(Last Updated on : 10/12/2013)
Sinduri is quite common in India and it has the botanical name of Bixa orellana L. Sinduri is the Sanskrit name of the plant and its English names are Annatto or Lipstick Tree. It has many names in different Indian native languages. The Bengali speaking people call the plant as Latkan and Watkan and its Hindi names are Latkan, Lotpan or Senduria. In Gujarati, it is called as Sindhuri and the Marathi speaking people named the plant as Kesari, Sendri and Shendri. While the Tamil people call it as Jafframaram, Japhara or Kurungu-Manjal, the Telugu people know it in the names of Jaffrachettu, Jafra and Japhara.
Sinduri can be described as a shrub or a small evergreen tree with a height of 2-6 m. The bark of the shrub is brown and more or less smooth. The leaves are glabrous, ovate, having a length of 7-25 cms and width of 4-18 cms with the base sub-cordate and apex acuminate. The leaves are scaly on both surfaces when young, and their petioles are slender, with a length of 4-12 cm.
The pink or white-coloured flowers of the Indian medicinal plant are borne in terminal panicles. Its capsules are red or green in colour, having a length of 3.8 cms and with a shape of ovoid or sub-globose. They are softly prickly and contain approximately 50 trigonous seeds with a red, pulpy covering. The usual flowering season of the plant is between the months of August and September in central India. The plant is a native to tropical America, and has been cultivated and naturalized locally throughout tropical and subtropical India, because of having the red dye that is obtained from the pulp surrounding the seeds (annatto).

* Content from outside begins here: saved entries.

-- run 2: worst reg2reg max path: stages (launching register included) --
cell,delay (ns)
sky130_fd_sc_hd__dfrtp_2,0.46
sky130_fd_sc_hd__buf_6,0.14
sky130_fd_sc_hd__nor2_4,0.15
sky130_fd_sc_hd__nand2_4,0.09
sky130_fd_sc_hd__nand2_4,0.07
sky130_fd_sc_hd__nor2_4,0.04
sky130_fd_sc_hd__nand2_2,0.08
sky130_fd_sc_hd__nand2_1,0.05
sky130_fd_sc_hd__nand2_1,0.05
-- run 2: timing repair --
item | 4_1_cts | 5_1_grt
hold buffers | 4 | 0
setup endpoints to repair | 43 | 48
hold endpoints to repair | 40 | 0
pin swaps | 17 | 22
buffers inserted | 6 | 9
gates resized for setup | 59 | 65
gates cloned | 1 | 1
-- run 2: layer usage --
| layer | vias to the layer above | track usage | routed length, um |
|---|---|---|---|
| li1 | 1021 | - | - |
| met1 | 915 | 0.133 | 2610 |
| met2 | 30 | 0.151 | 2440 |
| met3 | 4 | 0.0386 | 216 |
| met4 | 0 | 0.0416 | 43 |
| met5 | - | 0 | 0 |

Sinduri has a large number of medicinal properties and usages that are useful to the people. The pulp surrounding the seeds of the plant is widely used for medicinal purposes as a haemostatic, anti-dysenteric, diuretic, laxative, febrifuge and digestive. The doctors also prescribe it for treating epilepsy, kidney and some of the skin diseases. The Indian people apply the fresh pulp to burns for preventing blisters and scars. Apart from the pulp, the annatto of the plant is considered as an effective antidote to poisoning by bitter cassava and physic nut. The seeds of this Indian medicinal plant are astringent, febrifuge and people use them to treat gonorrhoea and the seed oil is also reportedly used to treat leprosy.

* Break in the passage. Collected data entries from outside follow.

$ cat src/hw/bpu_pkg.sv
// Shared widths, branch types and counter encoding for the fetch branch predictor
`default_nettype none

package bpu_pkg;

  // ==================================================
  // Address types
  // ==================================================

  // Full byte address
  typedef logic [31:0] addr_t;

  // Word address, pc bits 31 to 2
  typedef logic [29:0] word_addr_t;

  // Bytes per fetch block, two 32-bit slots
  localparam int unsigned FETCH_BYTES = 8;

  // ==================================================
  // Branch classification
  // ==================================================

  // Kind of control transfer stored per BTB entry
  typedef enum logic [1:0] {
    BR_NONE = 2'b00,
    BR_COND = 2'b01,
    BR_JUMP = 2'b10
  } br_type_e;

  // One bit per fetch slot, bit 0 is the lower word
  typedef logic [1:0] slot_mask_t;

  // ==================================================
  // Direction counters
  // ==================================================

  // 2-bit saturating counter, msb set means taken
  typedef logic [1:0] ctr_t;

  // Weakly not-taken
  localparam ctr_t CTR_RESET = 2'b01;

endpackage

`default_nettype wire

$ cat src/hw/bpu_upd_if.sv
// Backend update bus carrying resolved branch outcomes into the predictor tables
`default_nettype none

interface bpu_upd_if;

  // Update strobe, no backpressure
  logic                 valid;
  // Byte address of the resolved branch
  bpu_pkg::addr_t       pc;
  // Resolved target address
  bpu_pkg::addr_t       target;
  // Branch kind, BR_NONE invalidates the BTB entry
  bpu_pkg::br_type_e    br_type;
  // Resolved direction
  logic                 taken;

  // Driver side, fed from the top-level ports
  modport src (
    output valid, pc, target, br_type
  , output taken
  );

  // BTB needs no direction
  modport btb_snk (
    input valid, pc, target, br_type
  );

  // PHT needs no target
  modport pht_snk (
    input valid, pc, br_type, taken
  );

endinterface

`default_nettype wire

$ cat src/hw/btb_lookup_if.sv
// BTB lookup channel between the next-PC logic and the target buffer
`default_nettype none

interface btb_lookup_if;

  // Read address, the PC of the next fetch block
  bpu_pkg::addr_t       rd_pc;

  // Per-slot results, valid one cycle after rd_pc
  // Tag match with a live entry
  bpu_pkg::slot_mask_t  hit;
  // Stored branch kind per slot
  bpu_pkg::br_type_e    br_type [2];
  // Stored target per slot, word granular
  bpu_pkg::word_addr_t  target  [2];

  // Next-PC side issues the address and consumes results
  modport req (
    output rd_pc,
    input  hit,
    input  br_type,
    input  target
  );

  // BTB side
  modport rsp (
    input  rd_pc,
    output hit,
    output br_type,
    output target
  );

endinterface

`default_nettype wire

$ cat src/hw/bpu_top.sv
// Fetch branch predictor top level joining BTB, PHT and next-PC logic
`default_nettype none

module bpu_top #(
  parameter int unsigned    BTB_IDX_W = 4,
  parameter int unsigned    PHT_IDX_W = 5,
  parameter bpu_pkg::addr_t RESET_PC  = 32'h1c00_0000
) (
  input  logic                 clk,
  input  logic                 rst_n,
  // Backend update
  input  logic                 upd_valid_i,
  input  bpu_pkg::addr_t       upd_pc_i,
  input  bpu_pkg::addr_t       upd_target_i,
  input  bpu_pkg::br_type_e    upd_br_type_i,
  input  logic                 upd_taken_i,
  // Backend redirect
  input  logic                 redirect_i,
  input  bpu_pkg::addr_t       redirect_target_i,
  // Fetch response
  input  logic                 fetch_ready_i,
  output logic                 fetch_valid_o,
  output bpu_pkg::addr_t       fetch_pc_o,
  output bpu_pkg::addr_t       fetch_npc_o,
  output bpu_pkg::slot_mask_t  slot_valid_o,
  output logic                 taken_o,
  output logic                 br_slot_o
);

  // ==================================================
  // Buses
  // ==================================================

  bpu_upd_if     upd_bus ();
  btb_lookup_if  lkp_bus ();

  bpu_pkg::addr_t       rd_pc;
  bpu_pkg::slot_mask_t  pred_taken;

  // Update ports onto the shared bus
  assign upd_bus.valid   = upd_valid_i;
  assign upd_bus.pc      = upd_pc_i;
  assign upd_bus.target  = upd_target_i;
  assign upd_bus.br_type = upd_br_type_i;
  assign upd_bus.taken   = upd_taken_i;

  // ==================================================
  // Blocks
  // ==================================================

  branch_target_buffer #(
    .BTB_IDX_W (BTB_IDX_W)
  ) u_btb (
    .clk   (clk),
    .rst_n (rst_n),
    .upd   (upd_bus.btb_snk),
    .lkp   (lkp_bus.rsp)
  );

  pattern_history_table #(
    .PHT_IDX_W (PHT_IDX_W)
  ) u_pht (
    .clk          (clk),
    .rst_n        (rst_n),
    .upd          (upd_bus.pht_snk),
    .rd_pc_i      (rd_pc),
    .pred_taken_o (pred_taken)
  );

  next_pc_logic #(
    .RESET_PC (RESET_PC)
  ) u_npc (
    .clk               (clk),
    .rst_n             (rst_n),
    .redirect_i        (redirect_i),
    .redirect_target_i (redirect_target_i),
    .fetch_ready_i     (fetch_ready_i),
    .lkp               (lkp_bus.req),
    .pred_taken_i      (pred_taken),
    .rd_pc_o           (rd_pc),
    .fetch_valid_o     (fetch_valid_o),
    .fetch_pc_o        (fetch_pc_o),
    .fetch_npc_o       (fetch_npc_o),
    .slot_valid_o      (slot_valid_o),
    .taken_o           (taken_o),
    .br_slot_o         (br_slot_o)
  );

endmodule

`default_nettype wire

$ cat src/hw/branch_target_buffer.sv
// Direct-mapped two-bank branch target buffer with tag compare and synchronous read
`default_nettype none

module branch_target_buffer #(
  parameter int unsigned BTB_IDX_W = 4
) (
  input  logic          clk,
  input  logic          rst_n,
  bpu_upd_if.btb_snk    upd,
  btb_lookup_if.rsp     lkp
);

  // Entries per bank
  localparam int unsigned DEPTH = 1 << BTB_IDX_W;
  // Tag covers pc bits above the index and the slot bit
  localparam int unsigned TAG_W = 29 - BTB_IDX_W;

  typedef logic [TAG_W-1:0]     tag_t;
  typedef logic [BTB_IDX_W-1:0] idx_t;

  // ==================================================
  // Entry storage
  // ==================================================

  logic                 ent_valid [2][DEPTH];
  tag_t                 ent_tag   [2][DEPTH];
  bpu_pkg::br_type_e    ent_type  [2][DEPTH];
  bpu_pkg::word_addr_t  ent_tgt   [2][DEPTH];

  // Write address split
  logic  wr_bank;
  idx_t  wr_idx;
  tag_t  wr_tag;

  // Read address split, same index for both banks
  idx_t  rd_idx;
  tag_t  rd_tag;

  // pc[2] picks the slot bank
  assign wr_bank = upd.pc[2];
  assign wr_idx  = upd.pc[BTB_IDX_W+2:3];
  assign wr_tag  = upd.pc[31:BTB_IDX_W+3];

  assign rd_idx  = lkp.rd_pc[BTB_IDX_W+2:3];
  assign rd_tag  = lkp.rd_pc[31:BTB_IDX_W+3];

  // Valid bits, every entry empty out of reset
  always_ff @(posedge clk or negedge rst_n) begin
    if (!rst_n) begin
      for (int b = 0; b < 2; b++) begin
        for (int i = 0; i < DEPTH; i++) begin
          ent_valid[b][i] <= 1'b0;
        end
      end
    end else if (upd.valid) begin
      // BR_NONE drops the entry
      ent_valid[wr_bank][wr_idx] <= (upd.br_type != bpu_pkg::BR_NONE);
    end
  end

  // Entry payload
  always_ff @(posedge clk) begin
    if (upd.valid) begin
      ent_tag[wr_bank][wr_idx]  <= wr_tag;
      ent_type[wr_bank][wr_idx] <= upd.br_type;
      ent_tgt[wr_bank][wr_idx]  <= upd.target[31:2];
    end
  end

  // ==================================================
  // Synchronous read
  // ==================================================

  logic                 q_valid [2];
  tag_t                 q_tag   [2];
  bpu_pkg::br_type_e    q_type  [2];
  bpu_pkg::word_addr_t  q_tgt   [2];
  // Tag of the looked-up block
  tag_t                 q_req_tag;

  // Old contents win over a same-cycle write
  always_ff @(posedge clk or negedge rst_n) begin
    if (!rst_n) begin
      q_valid[0] <= 1'b0;
      q_valid[1] <= 1'b0;
    end else begin
      q_valid[0] <= ent_valid[0][rd_idx];
      q_valid[1] <= ent_valid[1][rd_idx];
    end
  end

  always_ff @(posedge clk) begin
    q_req_tag <= rd_tag;
    for (int b = 0; b < 2; b++) begin
      q_tag[b]  <= ent_tag[b][rd_idx];
      q_type[b] <= ent_type[b][rd_idx];
      q_tgt[b]  <= ent_tgt[b][rd_idx];
    end
  end

  // Tag compare after the read register
  always_comb begin
    for (int b = 0; b < 2; b++) begin
      lkp.hit[b]     = q_valid[b] && (q_tag[b] == q_req_tag);
      lkp.br_type[b] = q_type[b];
      lkp.target[b]  = q_tgt[b];
    end
  end

endmodule

`default_nettype wire

$ cat src/hw/next_pc_logic.sv
// PC register, fetch handshake and next-PC prediction from BTB and PHT results
`default_nettype none

module next_pc_logic #(
  parameter bpu_pkg::addr_t RESET_PC = 32'h1c00_0000
) (
  input  logic                 clk,
  input  logic                 rst_n,
  // Backend redirect, always accepted
  input  logic                 redirect_i,
  input  bpu_pkg::addr_t       redirect_target_i,
  // Fetch consumer
  input  logic                 fetch_ready_i,
  // Table results for the current pc
  btb_lookup_if.req            lkp,
  input  bpu_pkg::slot_mask_t  pred_taken_i,
  // Table read address
  output bpu_pkg::addr_t       rd_pc_o,
  // Fetch response
  output logic                 fetch_valid_o,
  output bpu_pkg::addr_t       fetch_pc_o,
  output bpu_pkg::addr_t       fetch_npc_o,
  output bpu_pkg::slot_mask_t  slot_valid_o,
  output logic                 taken_o,
  output logic                 br_slot_o
);

  // Clears the offset inside a fetch block
  localparam bpu_pkg::addr_t BLK_MASK = ~bpu_pkg::addr_t'(bpu_pkg::FETCH_BYTES - 1);

  bpu_pkg::addr_t       pc_q;
  bpu_pkg::addr_t       npc;
  bpu_pkg::addr_t       pred_npc;
  bpu_pkg::addr_t       seq_npc;
  logic                 primed_q;
  logic                 fire;
  logic                 slot0_v;
  logic                 slot1_v;
  logic                 tk0;
  logic                 tk1;
  logic                 pred_tk [2];

  // ==================================================
  // Prediction combine
  // ==================================================

  // Per-slot direction from branch type and counter
  always_comb begin
    for (int s = 0; s < 2; s++) begin
      pred_tk[s] = lkp.hit[s] &&
                   ((lkp.br_type[s] == bpu_pkg::BR_JUMP) ||
                    ((lkp.br_type[s] == bpu_pkg::BR_COND) && pred_taken_i[s]));
    end
  end

  // Odd-word pc skips slot 0
  assign slot0_v = ~pc_q[2];
  assign tk0     = slot0_v & pred_tk[0];
  // Taken slot 0 shadows slot 1
  assign slot1_v = ~tk0;
  assign tk1     = slot1_v & pred_tk[1];

  // Fall-through is the following block
  assign seq_npc = (pc_q & BLK_MASK) + bpu_pkg::addr_t'(bpu_pkg::FETCH_BYTES);

  // First taken slot wins
  always_comb begin
    if (tk0) begin
      pred_npc = {lkp.target[0], 2'b00};
    end else if (tk1) begin
      pred_npc = {lkp.target[1], 2'b00};
    end else begin
      pred_npc = seq_npc;
    end
  end

  // ==================================================
  // PC register and handshake
  // ==================================================

  // Low for one cycle after reset while the tables load
  assign fetch_valid_o = primed_q;
  assign fire          = fetch_valid_o & fetch_ready_i;

  // Redirect first, then accepted prediction, else hold
  always_comb begin
    if (redirect_i) begin
      npc = redirect_target_i;
    end else if (fire) begin
      npc = pred_npc;
    end else begin
      npc = pc_q;
    end
  end

  always_ff @(posedge clk or negedge rst_n) begin
    if (!rst_n) begin
      pc_q     <= RESET_PC;
      primed_q <= 1'b0;
    end else begin
      pc_q     <= npc;
      primed_q <= 1'b1;
    end
  end

  // Tables read at the next pc so results line up with pc_q
  assign lkp.rd_pc = npc;
  assign rd_pc_o   = npc;

  // Response
  assign fetch_pc_o   = pc_q;
  assign fetch_npc_o  = pred_npc;
  assign slot_valid_o = {slot1_v, slot0_v};
  assign taken_o      = tk0 | tk1;
  // Slot 1 only when it is the taken one
  assign br_slot_o    = tk1;

endmodule

`default_nettype wire

$ cat src/hw/pattern_history_table.sv
// Two-bank table of 2-bit saturating direction counters with synchronous read
`default_nettype none

module pattern_history_table #(
  parameter int unsigned PHT_IDX_W = 5
) (
  input  logic                 clk,
  input  logic                 rst_n,
  bpu_upd_if.pht_snk           upd,
  input  bpu_pkg::addr_t       rd_pc_i,
  output bpu_pkg::slot_mask_t  pred_taken_o
);

  // Counters per bank
  localparam int unsigned DEPTH = 1 << PHT_IDX_W;

  // ==================================================
  // Counter training
  // ==================================================

  bpu_pkg::ctr_t         ctr [2][DEPTH];

  logic                  train;
  logic                  wr_bank;
  logic [PHT_IDX_W-1:0]  wr_idx;
  logic [PHT_IDX_W-1:0]  rd_idx;
  bpu_pkg::ctr_t         cur_ctr;
  bpu_pkg::ctr_t         nxt_ctr;

  // Only conditional branches train
  assign train   = upd.valid && (upd.br_type == bpu_pkg::BR_COND);
  assign wr_bank = upd.pc[2];
  assign wr_idx  = upd.pc[PHT_IDX_W+2:3];
  assign rd_idx  = rd_pc_i[PHT_IDX_W+2:3];
  assign cur_ctr = ctr[wr_bank][wr_idx];

  // Saturate at 00 and 11
  always_comb begin
    nxt_ctr = cur_ctr;
    if (upd.taken) begin
      if (cur_ctr != 2'b11) begin
        nxt_ctr = bpu_pkg::ctr_t'(cur_ctr + 2'd1);
      end
    end else if (cur_ctr != 2'b00) begin
      nxt_ctr = bpu_pkg::ctr_t'(cur_ctr - 2'd1);
    end
  end

  always_ff @(posedge clk or negedge rst_n) begin
    if (!rst_n) begin
      for (int b = 0; b < 2; b++) begin
        for (int i = 0; i < DEPTH; i++) begin
          ctr[b][i] <= bpu_pkg::CTR_RESET;
        end
      end
    end else if (train) begin
      ctr[wr_bank][wr_idx] <= nxt_ctr;
    end
  end

  // ==================================================
  // Synchronous read
  // ==================================================

  bpu_pkg::slot_mask_t  pred_q;

  // Counter msb only, read before a same-cycle train
  always_ff @(posedge clk or negedge rst_n) begin
    if (!rst_n) begin
      pred_q <= '0;
    end else begin
      pred_q[0] <= ctr[0][rd_idx][1];
      pred_q[1] <= ctr[1][rd_idx][1];
    end
  end

  assign pred_taken_o = pred_q;

endmodule

`default_nettype wire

The Indian people use a decoction of the leaves as a gargle for sore throat, and they also give an infusion of the leaves in cases of jaundice and dysentery. The leaves of Sinduri are a popular febrifuge and are reported to possess anti-tumour properties, as well. A poultice made from the leaves is applied to cuts and gashes as a scar preventative. Apart from that, the pounded leaves release a gummy substance, after being macerated in water and it is commonly diuretic and prescribed in cases of gonorrhoea. While the twigs Sinduri are used to treat liver disorders as an emollient, the root bark is reported to be anti-periodic and is commonly used in the treatment of fevers.